The refined atomic structure of carbonic anhydrase II at 1.05 Å resolution: implications of chemical rescue of proton transfer

Using synchrotron radiation and a CCD detector, X-ray data have been collected at 100 K for the His64Ala mutant of human carbonic anhydrase II complexed with 4-methylimidazole (4-MI) to a maximal 1.05 Å resolution, allowing full anisotropic least-squares refinement. The refined model has a conventional R factor of 15.7% for all reflections. The C^α coordinates of the model presented here have an r.m.s. deviation of 0.10 Å relative to the previously determined structure at 1.6 Å resolution.

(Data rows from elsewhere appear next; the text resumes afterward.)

File: src/rtl/mem_port_arbiter.sv
// Shares one SRAM-like memory port between the IF instruction requester and the
// EX/ME data requester; one transaction in flight, responses steered to the owner.
module mem_port_arbiter
    import mem_port_arbiter_pkg::*;
#(
    parameter int ADDR_W       = 32,
    parameter int DATA_W       = 32,
    parameter int STARVE_LIMIT = 4
) (
    input  logic              clk,
    input  logic              resetn,
    input  logic              inst_req,
    input  logic              inst_wr,
    input  logic [1:0]        inst_size,
    input  logic [3:0]        inst_wstrb,
    input  logic [ADDR_W-1:0] inst_addr,
    input  logic [DATA_W-1:0] inst_wdata,
    output logic              inst_addr_ok,
    output logic              inst_data_ok,
    output logic [DATA_W-1:0] inst_rdata,
    input  logic              data_req,
    input  logic              data_wr,
    input  logic [1:0]        data_size,
    input  logic [3:0]        data_wstrb,
    input  logic [ADDR_W-1:0] data_addr,
    input  logic [DATA_W-1:0] data_wdata,
    output logic              data_addr_ok,
    output logic              data_data_ok,
    output logic [DATA_W-1:0] data_rdata,
    output logic              mem_req,
    output logic              mem_wr,
    output logic [1:0]        mem_size,
    output logic [3:0]        mem_wstrb,
    output logic [ADDR_W-1:0] mem_addr,
    output logic [DATA_W-1:0] mem_wdata,
    input  logic              mem_addr_ok,
    input  logic              mem_data_ok,
    input  logic [DATA_W-1:0] mem_rdata
);

    arb_state_t        r_state;
    arb_state_t        w_state_next;
    owner_t            r_owner;
    logic              r_wr;
    logic [1:0]        r_size;
    logic [3:0]        r_wstrb;
    logic [ADDR_W-1:0] r_addr;
    logic [DATA_W-1:0] r_wdata;

    logic w_arb_en;
    logic w_grant_inst;
    logic w_grant_data;
    logic w_resp;

    // Gating with resetn keeps the combinational addr_ok outputs low during reset.
    assign w_arb_en = (r_state == ARB_IDLE) & resetn;
    assign w_resp   = (r_state == ARB_WAIT) & mem_data_ok;

    mem_port_arbiter_prio_sel #(
        .STARVE_LIMIT(STARVE_LIMIT)
    ) u_prio_sel (
        .clk       (clk),
        .resetn    (resetn),
        .inst_req  (inst_req),
        .data_req  (data_req),
        .grant     (w_arb_en),
        .grant_inst(w_grant_inst),
        .grant_data(w_grant_data)
    );

    always_ff @(posedge clk or negedge resetn) begin
        if (!resetn)
            r_state <= ARB_IDLE;
        else
            r_state <= w_state_next;
    end

    always_comb begin
        w_state_next = r_state;
        case (r_state)
            ARB_IDLE: if (w_grant_inst | w_grant_data) w_state_next = ARB_REQ;
            ARB_REQ:  if (mem_addr_ok)                 w_state_next = ARB_WAIT;
            ARB_WAIT: if (mem_data_ok)                 w_state_next = ARB_IDLE;
            default:                                   w_state_next = ARB_IDLE;
        endcase
    end

    always_ff @(posedge clk or negedge resetn) begin
        if (!resetn) begin
            r_owner <= OWN_DATA;
            r_wr    <= 1'b0;
            r_size  <= '0;
            r_wstrb <= '0;
            r_addr  <= '0;
            r_wdata <= '0;
        end else if (w_grant_inst) begin
            r_owner <= OWN_INST;
            r_wr    <= inst_wr;
            r_size  <= inst_size;
            r_wstrb <= inst_wstrb;
            r_addr  <= inst_addr;
            r_wdata <= inst_wdata;
        end else if (w_grant_data) begin
            r_owner <= OWN_DATA;
            r_wr    <= data_wr;
            r_size  <= data_size;
            r_wstrb <= data_wstrb;
            r_addr  <= data_addr;
            r_wdata <= data_wdata;
        end
    end

    always_comb begin
        mem_req      = (r_state == ARB_REQ);
        inst_addr_ok = w_grant_inst;
        data_addr_ok = w_grant_data;
        inst_data_ok = 1'b0;
        data_data_ok = 1'b0;
        inst_rdata   = '0;
        data_rdata   = '0;
        if (w_resp) begin
            if (r_owner == OWN_INST) begin
                inst_data_ok = 1'b1;
                inst_rdata   = mem_rdata;
            end else begin
                data_data_ok = 1'b1;
                data_rdata   = mem_rdata;
            end
        end
    end

    assign mem_wr    = r_wr;
    assign mem_size  = r_size;
    assign mem_wstrb = r_wstrb;
    assign mem_addr  = r_addr;
    assign mem_wdata = r_wdata;

endmodule

File: config.mk
export PLATFORM = sky130hd
export DESIGN_NAME = mem_port_arbiter
export DESIGN_NICKNAME = d
export VERILOG_FILES = /design/src/rtl/mem_port_arbiter_pkg.sv /design/src/rtl/mem_port_arbiter_prio_sel.sv /design/src/rtl/mem_port_arbiter.sv
export SDC_FILE = /design/constraint.sdc
export NUM_CORES = 1
export LEC_CHECK = 0
export CAP_MARGIN = 20
export CORE_AREA = 2 2 124 126
export DETAILED_ROUTE_END_ITERATION = 16
export DIE_AREA = 0 0 126 128
export HOLD_SLACK_MARGIN = 0.03
export PLACE_DENSITY = 0.7
export SLEW_MARGIN = 0
export SYNTH_ARGS = -nofsm -noshare
export SYNTH_HDL_FRONTEND = slang
export SYNTH_HIERARCHICAL = 1
export SYNTH_SLANG_ARGS = --single-unit
File: constraint.sdc
create_clock -name clk -period 2.5 [get_ports clk]
set_clock_uncertainty 0.2 [all_clocks]
set_input_delay 0.25 -clock clk [delete_from_list [all_inputs] [get_ports clk]]
set_output_delay 0.25 -clock clk [all_outputs]
set_load 0.005 [all_outputs]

Several amino-acid residues (six of the 255 observed) have been identified with multiple rotamer side-chain conformations. C, N and O atoms can be differentiated with selective electron-density map contouring. The estimated standard deviations for all main-chain non-H atom bond lengths and angles are 0.013 and 0.030 Å, respectively, based on unrestrained full-matrix least-squares refinement. This structure gives detailed information about the tetrahedrally arranged zinc ion coordinated by three histidine N atoms (His94 N², His96 N² and His119 N^δ1) and a water/hydroxide, the multiple binding sites of the proton chemical rescue molecule 4-MI and the solvent networks linking the zinc-bound water/hydroxide and 4-MI molecules. This structure presents the highest resolution structure of a carbonic anhydrase isozyme so far determined and adds to the understanding of proton-transfer processes.